In 2007 and 2008 the arena hosted WWE professional wrestling tours, featuring the SmackDown and ECW brands. It again hosted a WWE event in September 2017, this time a Raw branded event.

=== Other uses ===
The arena plays a key role in the Christchurch economy, hosting annual trade shows, including the Christchurch Home Show, Women's Lifestyle Expo, Armageddon Expo, and the Go Green Expo.

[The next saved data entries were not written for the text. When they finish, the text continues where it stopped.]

What follows belongs to an exercise in optimizing a design on an open flow for small area, a short achievable clock period and few clock cycles per item; a production flow would make more cautious choices. The RTL was checked by simulation tests, not by an equivalence proof against the original design.

Setup of before:
==> flow/design.v <==
module sx48_delta_engine (
    input  wire         clk,
    input  wire         rst,
    input  wire         in_valid,
    output wire         in_ready,
    input  wire [127:0] in_old,
    input  wire [127:0] in_new,
    input  wire [4:0]   in_n,         
    input  wire [3:0]   in_k,         
    input  wire [2:0]   in_m,         
    input  wire [3:0]   in_member,    
    input  wire [23:0]  in_unit,      
    output wire         out_valid,
    input  wire         out_ready,
    output wire         out_last,
    output wire [511:0] out_delta,    
    output wire [27:0]  out_stripe,
    output wire [3:0]   out_pos,
    output wire [15:0]  out_holder,   
    output wire [103:0] out_punit     
);
    reg        v0, v1, v2, v3;        
    reg        rdy;                   
    reg        f1, f2, f3;            
    reg  [1:0] ibeat;                 
    reg  [1:0] obeat;                 
    wire accept  = in_valid & ~v3;
    wire ifirst  = (ibeat == 2'd0);
    wire r0_load = ~v0 | out_ready;   
    wire r1_load = ~v1 | r0_load;
    wire r2_load = ~v2 | r1_load;
    wire r3_load = ~v3 | r2_load;
    assign in_ready  = rdy;
    assign out_valid = v0;
    assign out_last  = (obeat == 2'd3);
    always @(posedge clk) begin
        if (rst) begin
            v0    <= 1'b0;
            v1    <= 1'b0;
            v2    <= 1'b0;
            v3    <= 1'b0;
            rdy   <= 1'b1;
            ibeat <= 2'd0;
            obeat <= 2'd0;
        end else begin
            if (r0_load)
                v0 <= v1;
            if (r1_load)
                v1 <= v2;
            v2 <= r2_load ? (v3 | accept) : 1'b1;
            v3 <= ~r2_load & (v3 | accept);
            rdy <= r2_load | ~(v3 | accept);
            if (accept)
                ibeat <= ibeat + 2'd1;
            if (v0 & out_ready)
                obeat <= obeat + 2'd1;
        end
    end
    always @(posedge clk) begin
        if (r1_load)
            f1 <= f2;
        if (r2_load)
            f2 <= v3 ? f3 : ifirst;
        if (r3_load)
            f3 <= ifirst;
    end
    wire [127:0] din = in_old ^ in_new;
    reg  [127:0] r1, r2, r3;
    reg  [511:0] r0;                  
    always @(posedge clk) begin
        if (r0_load)
            r0 <= scaled;
        if (r1_load)
            r1 <= r2;
        if (r2_load)
            r2 <= v3 ? r3 : din;
        if (r3_load)
            r3 <= din;
    end
    reg [23:0] hdr_u;
    reg [3:0]  hdr_k;
    reg [4:0]  hdr_n;
    reg [2:0]  hdr_m;
    reg [3:0]  hdr_i;
    always @(posedge clk) begin
        if (ifirst) begin
            hdr_u <= in_unit;
            hdr_k <= in_k;
            hdr_n <= in_n;
            hdr_m <= in_m;
            hdr_i <= in_member;
        end
    end
    task automatic div4(input [3:0] r, input [1:0] b, input [3:0] k,
                        output [1:0] d, output [3:0] rn);
        reg [5:0] t, k1, k2, k3;
        reg c1, c2, c3;
        begin
            t  = {r, b};
            k1 = {2'd0, k};
            k2 = {1'b0, k, 1'b0};
            k3 = k1 + k2;
            c1 = t >= k1;
            c2 = t >= k2;
            c3 = t >= k3;
            d  = {c2, c3 | (c1 & ~c2)};
            rn = c2 ? (c3 ? t - k3 : t - k2) : (c1 ? t - k1 : t);
        end
    endtask
    reg  [15:0] da_q;
    reg  [3:0]  da_r;
    integer st;
    always @(*) begin
        da_r = 4'd0;
        for (st = 11; st >= 4; st = st - 1)
            div4(da_r, hdr_u[2*st +: 2], hdr_k, da_q[2*st-8 +: 2], da_r);
    end
    reg [15:0] mid_q;
    reg [3:0]  mid_r;
    reg [7:0]  mid_u;
    reg [3:0]  mid_k;
    reg [4:0]  mid_n;
    reg [2:0]  mid_m;
    reg [3:0]  mid_i;
    always @(posedge clk) begin
        if (r1_load & v2 & f2) begin
            mid_q <= da_q;
            mid_r <= da_r;
            mid_u <= hdr_u[7:0];
            mid_k <= hdr_k;
            mid_n <= hdr_n;
            mid_m <= hdr_m;
            mid_i <= hdr_i;
        end
    end
    reg  [7:0]  db_q;
    reg  [3:0]  pl_j;
    always @(*) begin
        pl_j = mid_r;
        for (st = 3; st >= 0; st = st - 1)
            div4(pl_j, mid_u[2*st +: 2], mid_k, db_q[2*st +: 2], pl_j);
    end
    wire [23:0] pl_q  = {mid_q, db_q};
    wire [4:0]  pl_d  = {1'b0, mid_i} - {1'b0, pl_j};
    wire [4:0]  pl_b  = pl_d[4] ? pl_d + mid_n : pl_d;
    wire [27:0] pl_s  = pl_q * mid_n + pl_b;
    wire [25:0] pl_q3 = {2'd0, pl_q} + {1'b0, pl_q, 1'b0};
    wire [25:0] pl_qm = mid_m[2]        ? {pl_q, 2'b00} :
                        mid_m[1:0] == 2'd3 ? pl_q3 :
                        mid_m[1]        ? {1'b0, pl_q, 1'b0} : {2'd0, pl_q};
    reg  [3:0]  pl_h [0:3];
    reg  [5:0]  pl_t;
    integer p;
    always @(*) begin
        for (p = 0; p < 4; p = p + 1) begin
            pl_t = pl_b + mid_k + p;
            pl_h[p] = (pl_t >= mid_n) ? pl_t - mid_n : pl_t;
        end
    end
    wire [3:1]   pl_e  = {mid_m > 3'd3, mid_m > 3'd2, mid_m > 3'd1};
    wire [103:0] pl_pu = {pl_e[3] ? {pl_qm[25:2], 2'd3} : 26'd0,
                          pl_e[2] ? pl_qm + 26'd2 : 26'd0,
                          pl_e[1] ? pl_qm + 26'd1 : 26'd0,
                          pl_qm};
    reg [27:0] res_s;
    reg [3:0]  res_j;
    reg [15:0] res_h;
    reg [103:0] res_pu;
    always @(posedge clk) begin
        if (r0_load & v1 & f1) begin
            res_s  <= pl_s;
            res_j  <= pl_j;
            res_pu <= pl_pu;
            res_h  <= {mid_m > 3'd3 ? pl_h[3] : 4'd0,
                       mid_m > 3'd2 ? pl_h[2] : 4'd0,
                       mid_m > 3'd1 ? pl_h[1] : 4'd0,
                       pl_h[0]};
        end
    end
    assign out_stripe = res_s;
    assign out_pos    = res_j;
    assign out_holder = res_h;
    assign out_punit  = res_pu;
    reg  [13:0]  pl_jh;               
    always @(*)
        for (p = 0; p < 14; p = p + 1)
            pl_jh[p] = (pl_j == p);
    wire [383:0] sel;                 
    sx48_gf_sel u_sel (.jh(pl_jh), .e(pl_e), .sel(sel));
    wire [511:0] scaled;
    assign scaled[127:0] = r1;
    wire [63:0] pxor;
    sx48_pair_xor u_pxor (.d(r1), .x(pxor));
    genvar gp, gc, gr, gh;
    generate
        for (gp = 1; gp < 4; gp = gp + 1) begin : lane
            for (gc = 0; gc < 16; gc = gc + 1) begin : byte_
                wire [7:0] d = r1[8*gc +: 8];
                wire [3:0] dx = pxor[4*gc +: 4];
                for (gr = 0; gr < 8; gr = gr + 1) begin : bit_
                    wire [3:0] term;
                    for (gh = 0; gh < 4; gh = gh + 1) begin : pair
                        wire [2:0] s = sel[96*gp + 12*gr + 3*gh +: 3];
                        assign term[gh] = (s[0] & d[2*gh])
                                        | (s[1] & d[2*gh+1])
                                        | (s[2] & dx[gh]);
                    end
                    assign scaled[128*gp + 8*gc + gr] = ^term;
                end
            end
        end
    endgenerate
    assign out_delta = r0;
endmodule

Christchurch Arena is managed by Venues Otautahi, the venue management company that also manages the Christchurch Town Hall, Apollo Projects Stadium, Airforce Museum of New Zealand and Hagley Oval Pavilion and One New Zealand Stadium . The combined facilities regularly host a variety of different events.

The venue is also used for big gala dinners, lunches, balls, and cocktail parties.